32 698 Hoogwaterbeschermingsprogramma

Nr. 81 LIJST HOUDENDE EEN VRAAG EN EEN ANTWOORD

Vastgesteld 7 juni 2023

De vaste commissie voor Infrastructuur en Waterstaat heeft een aantal vraag voorgelegd aan de Minister van Infrastructuur en Waterstaat over de brief van 17 april 2023 inzake de 23e Voortgangsrapportage Tweede Hoogwaterbeschermingsprogramma (Kamerstuk 32 698, nr. 79).

De Minister heeft deze vragen beantwoord bij brief van 5 juni 2023. Vragen en antwoorden zijn hierna afgedrukt.

De voorzitter van de commissie, Tjeerd de Groot

De adjunct-griffier van de commissie, Meedendorp

Vraag

Kunt u toelichten wat de risico's bedragen voor het Tweede Hoogwaterbeschermingsprogramma (HWBP-2), waarvoor risicoreserveringen worden aangehouden op zowel project- als programmaniveau?

Antwoord

In het HWBP-2 worden risicoreserveringen aangehouden op projectniveau en op programmaniveau.

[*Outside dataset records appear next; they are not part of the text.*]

===== src/rtl/ald_pkg.sv =====
// ald_pkg
// Shared constants for the ALD ladder-logic controller.
//   N_IN                  : number of conditioned input channels
//   DEBOUNCE_CYCLES_DEF   : default debounce window (10 ms at 50 MHz)
//   CH_*                  : channel indices into the input image, also used
//                           by the rung scanner to address contacts
package ald_pkg;

  localparam int N_IN                = 6;
  localparam int DEBOUNCE_CYCLES_DEF = 500000;

  localparam int CH_START = 0;
  localparam int CH_STOP  = 1;
  localparam int CH_TP1   = 2;
  localparam int CH_TP2   = 3;
  localparam int CH_TP3   = 4;
  localparam int CH_TR    = 5;

endpackage


===== src/rtl/ald_debounce_ch.sv =====
// ald_debounce_ch
// One input channel: 2-flop synchronizer on the inverted active-low input,
// a debounce counter and the accepted (stable) level.
// Ports:
//   clk         : system clock
//   rst         : asynchronous active-low reset
//   raw_n       : raw active-low input (released = 1)
//   stable      : registered debounced active-high level
//   stable_next : level stable takes on this edge (post-update value)
//   rise_ev     : stable goes 0->1 on this edge
//   fall_ev     : stable goes 1->0 on this edge
module ald_debounce_ch
  import ald_pkg::*;
#(
  parameter int DEBOUNCE_CYCLES = ald_pkg::DEBOUNCE_CYCLES_DEF,
  parameter int CNT_W           = $clog2(DEBOUNCE_CYCLES)
) (
  input  logic clk,
  input  logic rst,
  input  logic raw_n,
  output logic stable,
  output logic stable_next,
  output logic rise_ev,
  output logic fall_ev
);

  localparam logic [CNT_W-1:0] CNT_LAST = CNT_W'(DEBOUNCE_CYCLES - 1);
  localparam logic [CNT_W-1:0] CNT_ONE  = CNT_W'(1);
  localparam logic [CNT_W-1:0] CNT_ZERO = {CNT_W{1'b0}};

  logic             s1_r;
  logic             s2_r;
  logic             stable_r;
  logic [CNT_W-1:0] cnt_r;
  logic             accept_s;

  // Accept the synchronized level once it has differed for the full window.
  always_comb begin
    accept_s = 1'b0;
    if (s2_r != stable_r) begin
      if (cnt_r == CNT_LAST) begin
        accept_s = 1'b1;
      end else begin
        accept_s = 1'b0;
      end
    end else begin
      accept_s = 1'b0;
    end
  end

  // Synchronizer, debounce counter and stable level. Any sample that
  // agrees with stable restarts the count, so a bounce never accumulates.
  always_ff @(posedge clk or negedge rst) begin
    if (!rst) begin
      s1_r     <= 1'b0;
      s2_r     <= 1'b0;
      stable_r <= 1'b0;
      cnt_r    <= CNT_ZERO;
    end else begin
      s1_r <= ~raw_n;
      s2_r <= s1_r;
      if (accept_s) begin
        stable_r <= s2_r;
        cnt_r    <= CNT_ZERO;
      end else if (s2_r != stable_r) begin
        stable_r <= stable_r;
        cnt_r    <= cnt_r + CNT_ONE;
      end else begin
        stable_r <= stable_r;
        cnt_r    <= CNT_ZERO;
      end
    end
  end

  assign stable      = stable_r;
  assign stable_next = accept_s ? s2_r : stable_r;
  assign rise_ev     = accept_s & s2_r;
  assign fall_ev     = accept_s & ~s2_r;

endmodule


===== src/rtl/ald_input_conditioner.sv =====
// ald_input_conditioner
// Debounces the active-low controller inputs and freezes a PLC-style input
// image once per ladder scan. Edges between snapshots are accumulated so a
// short press/release is still seen by the scanner.
// Ports:
//   clk        : system clock
//   rst        : asynchronous active-low reset
//   raw_n      : raw active-low inputs (start, stop, tp1, tp2, tp3, tr)
//   scan_start : snapshot request from the rung scanner
//   live_level : debounced active-high levels, continuously updated
//   img_level  : levels frozen at the last snapshot
//   img_rise   : 0->1 seen since the previous snapshot
//   img_fall   : 1->0 seen since the previous snapshot
//   img_valid  : one-cycle pulse, a new image is on img_*
module ald_input_conditioner
  import ald_pkg::*;
#(
  parameter int N_IN            = ald_pkg::N_IN,
  parameter int DEBOUNCE_CYCLES = ald_pkg::DEBOUNCE_CYCLES_DEF,
  parameter int CNT_W           = $clog2(DEBOUNCE_CYCLES)
) (
  input  logic            clk,
  input  logic            rst,
  input  logic [N_IN-1:0] raw_n,
  input  logic            scan_start,
  output logic [N_IN-1:0] live_level,
  output logic [N_IN-1:0] img_level,
  output logic [N_IN-1:0] img_rise,
  output logic [N_IN-1:0] img_fall,
  output logic            img_valid
);

  logic [N_IN-1:0] stable_s;
  logic [N_IN-1:0] stable_next_s;
  logic [N_IN-1:0] rise_ev_s;
  logic [N_IN-1:0] fall_ev_s;

  logic [N_IN-1:0] acc_rise_r;
  logic [N_IN-1:0] acc_fall_r;
  logic [N_IN-1:0] img_level_r;
  logic [N_IN-1:0] img_rise_r;
  logic [N_IN-1:0] img_fall_r;
  logic            img_valid_r;

  for (genvar i = 0; i < N_IN; i++) begin : g_ch
    ald_debounce_ch #(
      .DEBOUNCE_CYCLES (DEBOUNCE_CYCLES),
      .CNT_W           (CNT_W)
    ) u_ch (
      .clk         (clk),
      .rst         (rst),
      .raw_n       (raw_n[i]),
      .stable      (stable_s[i]),
      .stable_next (stable_next_s[i]),
      .rise_ev     (rise_ev_s[i]),
      .fall_ev     (fall_ev_s[i])
    );
  end

  // Edge accumulators. An edge coinciding with scan_start goes straight
  // into that image, so the accumulators restart from zero.
  always_ff @(posedge clk or negedge rst) begin
    if (!rst) begin
      acc_rise_r <= {N_IN{1'b0}};
      acc_fall_r <= {N_IN{1'b0}};
    end else if (scan_start) begin
      acc_rise_r <= {N_IN{1'b0}};
      acc_fall_r <= {N_IN{1'b0}};
    end else begin
      acc_rise_r <= acc_rise_r | rise_ev_s;
      acc_fall_r <= acc_fall_r | fall_ev_s;
    end
  end

  // Snapshot registers: capture post-update levels and all pending edges.
  always_ff @(posedge clk or negedge rst) begin
    if (!rst) begin
      img_level_r <= {N_IN{1'b0}};
      img_rise_r  <= {N_IN{1'b0}};
      img_fall_r  <= {N_IN{1'b0}};
      img_valid_r <= 1'b0;
    end else if (scan_start) begin
      img_level_r <= stable_next_s;
      img_rise_r  <= acc_rise_r | rise_ev_s;
      img_fall_r  <= acc_fall_r | fall_ev_s;
      img_valid_r <= 1'b1;
    end else begin
      img_level_r <= img_level_r;
      img_rise_r  <= img_rise_r;
      img_fall_r  <= img_fall_r;
      img_valid_r <= 1'b0;
    end
  end

  assign live_level = stable_s;
  assign img_level  = img_level_r;
  assign img_rise   = img_rise_r;
  assign img_fall   = img_fall_r;
  assign img_valid  = img_valid_r;

endmodule


===== config.mk =====
export PLATFORM = sky130hd
export DESIGN_NAME = ald_input_conditioner
export DESIGN_NICKNAME = d
export VERILOG_FILES = /design/src/rtl/ald_pkg.sv /design/src/rtl/ald_debounce_ch.sv /design/src/rtl/ald_input_conditioner.sv
export SDC_FILE = /design/constraint.sdc
export NUM_CORES = 1
export LEC_CHECK = 0
export CORE_ASPECT_RATIO = 1.1
export CORE_MARGIN = 8
export CORE_UTILIZATION = 55
export DETAILED_ROUTE_END_ITERATION = 10
export GPL_TIMING_DRIVEN = 1
export PLACE_DENSITY = 0.73
export SYNTH_ARGS = -nofsm -noshare
export SYNTH_HDL_FRONTEND = slang
export SYNTH_SLANG_ARGS = --single-unit

===== constraint.sdc =====
create_clock -name clk -period 4.9 [get_ports clk]
set_input_delay 0.98 -clock clk [delete_from_list [all_inputs] [get_ports clk]]
set_output_delay 0.98 -clock clk [all_outputs]
set_load 0.02 [all_outputs]

==> metrics <==
syn_area_per_cell=9.88 um2; drt drc=0; CP Depth=1; Sink Count=163; Via-to-Cell Ratio=5.66; syn nets=797; cell area after layout=0.00870 mm2; Clock Pin Slew Worst Setup and Hold Paths=0.06 ns; largest net degree at the start of global routing=99; Hold Slack=0.356 ns; via count=5663; post_cts resized=0; FF+latch count, synth=163; area of the multi-input gates=0.00332 mm2; Max clock buf depth=2; first-pass GRT wire length=25900 um; Pwr Total=2.82 mW; Buffers & Inverters on Critical Path=1; synthesized cell area=0.00772 mm2; 1st-pass router iterations=5; Max Fclk=384 MHz; Sequential cell area=0.00408 mm2; post-route ant nets=0; GRT overflow=0; Final Hold Vio Count=0; share of layout cells above drive strength 1=0.0603; RSZ-0062 raised after global routing=no; kind of critical path=flop to output port; skew final=0.00668 ns; area delta synth->final=12.6%; worst hold path type=flop to flop; Synth Instances=782; Slew HR=0.183; Slew Limit Fails=0; crit path cell chain=clkdlybuf4s50_1; reg-to-reg endpoint=g_ch[0].u_ch.cnt_r[11]; Root Buffer=clkbuf_16; period utilisation layout=0.532; DP HPWL=9650 um; CP max-delay cell=clkdlybuf4s50_1; Total Routed Length=14700 um; Top Family by Delay on Critical Path=buffers and inverters; timing startpoint of the critical path=g_ch[2].u_ch.stable; Post CTS Setup Buffer Count=0; row count=45; Leak=3.50 nW; endpoint class of the critical path=output port; Placed Cells=968; Worst-Skew Late Latency=0.42 ns; DIE HEIGHT=140 um; maxcap violations=0; Tmin final=2.61 ns; WHS Path Cells=0; Most used DFF post-synth=dfrtp_1; critical path data required time=3.92 ns; CP startpoint kind=flop; run status=finished, final reports clean; sequential-to-total area share from yosys stat=0.528; Total GRT Usage=0.174; Crit path arrival time=1.63 ns; worst reg2reg startpoint=g_ch[0].u_ch.cnt_r[0]; Core Footprint=0.0138 mm2; Die X=129 um; Finished Layout Cells=1000; Worst R2R Setup Slack=2.47 ns; synth warn=0; Iter 0 DRT Violations=433; die area=0.0181 mm2; drt wl/cell=14.7 um; CTS Buf Count=17; CTS tree=yes; H-tree depth=4; R2R cell count=4; Post-synth EDFFs=0; Worst path max stage delay=0.70 ns; Worst VDD drop=0.188 mV; critical path fanouts, max=8; starting density of the core=0.560; IO buf count=33; Setup crit end=live_level[2]; gpl congestion=0.857; vias in the first global route=5568; # diodes=0; placed cell areas=0.00811 mm2; Setup-failing EPs final=0; Layout Nets=814; # IOs=34; hold_buf cts=0; Pwr per Cell Area=324 mW/mm2; worst-margin pin slew=1.22 ns; Filler cells=1098; ys async rst share=1.00; Sum Neg Setup Slack=0 ns; initial antenna violation count=0; number of distinct library cells after synthesis=48
[metrics by stage]
step,setup slack [ns],utilization
after detailed placement,2.38,0.588
after CTS,2.27,0.630
after global placement,2.51,0.588
after global routing,2.24,0.630
final,2.29,0.630
after floorplan,2.89,-
[report_power, final]
part           total [mW]  internal (mW)  leakage (nW)  switching, mW
registers            1.39           1.37          2.21         0.0234
logic               0.115         0.0384          1.00         0.0761
clock network        1.31          0.800         0.285          0.511
total                2.82           2.21          3.50          0.611
[logic make-up (layout without fill, tap and decap cells)]
logic type,Yosys count,count (layout),share of synthesized area
adder cells (fa/ha/maj),6,6,0.00972
AO/OA/AOI/OAI,84,84,0.0692
multiplexers,6,6,0.00794
buffers and inverters,73,103,0.0426
XOR/XNOR,87,87,0.0987
flip-flops,163,163,0.528
AND/OR/NAND/NOR,363,363,0.244
[registers in the layout (all words and copies together), names as in the netlist]
| signal | count |
|---|---|
| g_ch.u_ch.cnt_r | 114 |
| g_ch.u_ch.stable | 6 |
| img_fall | 6 |
| img_level | 6 |
| img_valid | 1 |
| acc_rise_r | 6 |
| acc_fall_r | 6 |
| g_ch.u_ch.s2_r | 6 |
| g_ch.u_ch.s1_r | 6 |
| img_rise | 6 |
[per-layer routing]
layer / GRT usage / share of wire / vias to the layer above
li1: - / - / 2772
met1: 0.223 / 0.45 / 2750
met2: 0.281 / 0.49 / 117
met3: 0.0364 / 0.039 / 24
met4: 0.0693 / 0.016 / 0
met5: 0 / 0 / -
[cell usage after synthesis, types with 7 or more instances]
library cell	instances	share of area
nand2_1	42	0.020
or2_2	11	0.0089
o31ai_1	10	0.0097
o41ai_1	7	0.0079
a41oi_1	8	0.0091
or4_1	15	0.015
nor3_1	20	0.013
or3_1	11	0.0089
nand3_1	50	0.032
nor2_1	122	0.059
o21ai_0	14	0.0091
a21oi_1	28	0.018
nor4_1	27	0.022
dfrtp_1	163	0.53
nand4_1	30	0.024
clkbuf_1	20	0.0097
inv_1	36	0.017
xor2_1	27	0.031
xnor2_1	60	0.068
buf_4	7	0.0068
[layout by cell type, fill, tap and decap left out, types with 3 or more instances in the layout]
cell,count
a21o_1,6
a21oi_1,28
a31oi_1,5
a41oi_1,8
and3_1,5
and4_1,5
clkbuf_16,17
clkbuf_8,4
clkdlybuf4s50_1,31
clkinv_2,4
clkinvlp_4,3
dfrtp_1,163
ha_1,6
inv_1,36
mux2i_1,5
nand2_1,42
nand3_1,50
nand4_1,30
nor2_1,122
nor3_1,20
nor4_1,27
nor4b_1,6
o21ai_0,14
o21ai_1,3
o31ai_1,10
o41ai_1,7
or2_2,11
or3_1,11
or4_1,15
xnor2_1,60
xor2_1,27
[final cells by class]
| class | instances | area share |
|---|---|---|
| clock buffers | 23 | 0.0561 |
| clock inverters | 9 | 0.0118 |
| inverters | 36 | 0.0155 |
| multi-input cells | 546 | 0.381 |
| flip-flops and latches | 163 | 0.469 |
| well taps | 188 | 0.0270 |
| repair buffers | 35 | 0.0393 |
[worst min path at each step]
stage / end / start / slack [ns]
after floorplan: g_ch[0].u_ch.s2_r / g_ch[0].u_ch.s1_r / 0.33
after global placement: g_ch[2].u_ch.s2_r / g_ch[2].u_ch.s1_r / 0.33
after detailed placement: g_ch[2].u_ch.s2_r / g_ch[2].u_ch.s1_r / 0.35
after CTS: g_ch[2].u_ch.s2_r / g_ch[2].u_ch.s1_r / 0.36
after global routing: g_ch[1].u_ch.s2_r / g_ch[1].u_ch.s1_r / 0.36
final: g_ch[2].u_ch.s2_r / g_ch[2].u_ch.s1_r / 0.36
Note: power is estimated with default switching activity, not from simulation.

Bij risico’s op projectniveau (€ 76,2 miljoen) gaat het om nog onzekere factoren bij:

  • De uitvoering van o.a. het project Markermeerdijk Hoorn-Edam-Amsterdam.

  • De afwikkeling van schade- en herstelmaatregelen in de projecten waar een fase 2 nog van loopt. Fase 2 wordt gebruikt voor werkzaamheden die niet direct de waterveiligheid raken, maar vooral te maken hebben met afrondende werkzaamheden. Projecten in fase 2 zijn o.a. Waddenzeedijk, Friese kust en Kustversterking Noordwijk.

Bij de programmarisico’s gaat het om:

  • Benoemde risico’s (€ 15,0 miljoen): risico’s die een project kunnen raken, maar niet zijn opgenomen in de lopende beschikking van het project, en risico’s die niet voldoende uitgewerkt kunnen worden, maar een project zouden kunnen raken.

  • Onbenoemde risico’s (€ 32,4 miljoen): deze hebben een vaste rekenkundige vorm van 5%. Dit wordt berekend over de raming van de lopende projecten en de prognose van de kosten van de programmadirectie (die het programma begeleid en afsluit) tot het einde van het programma.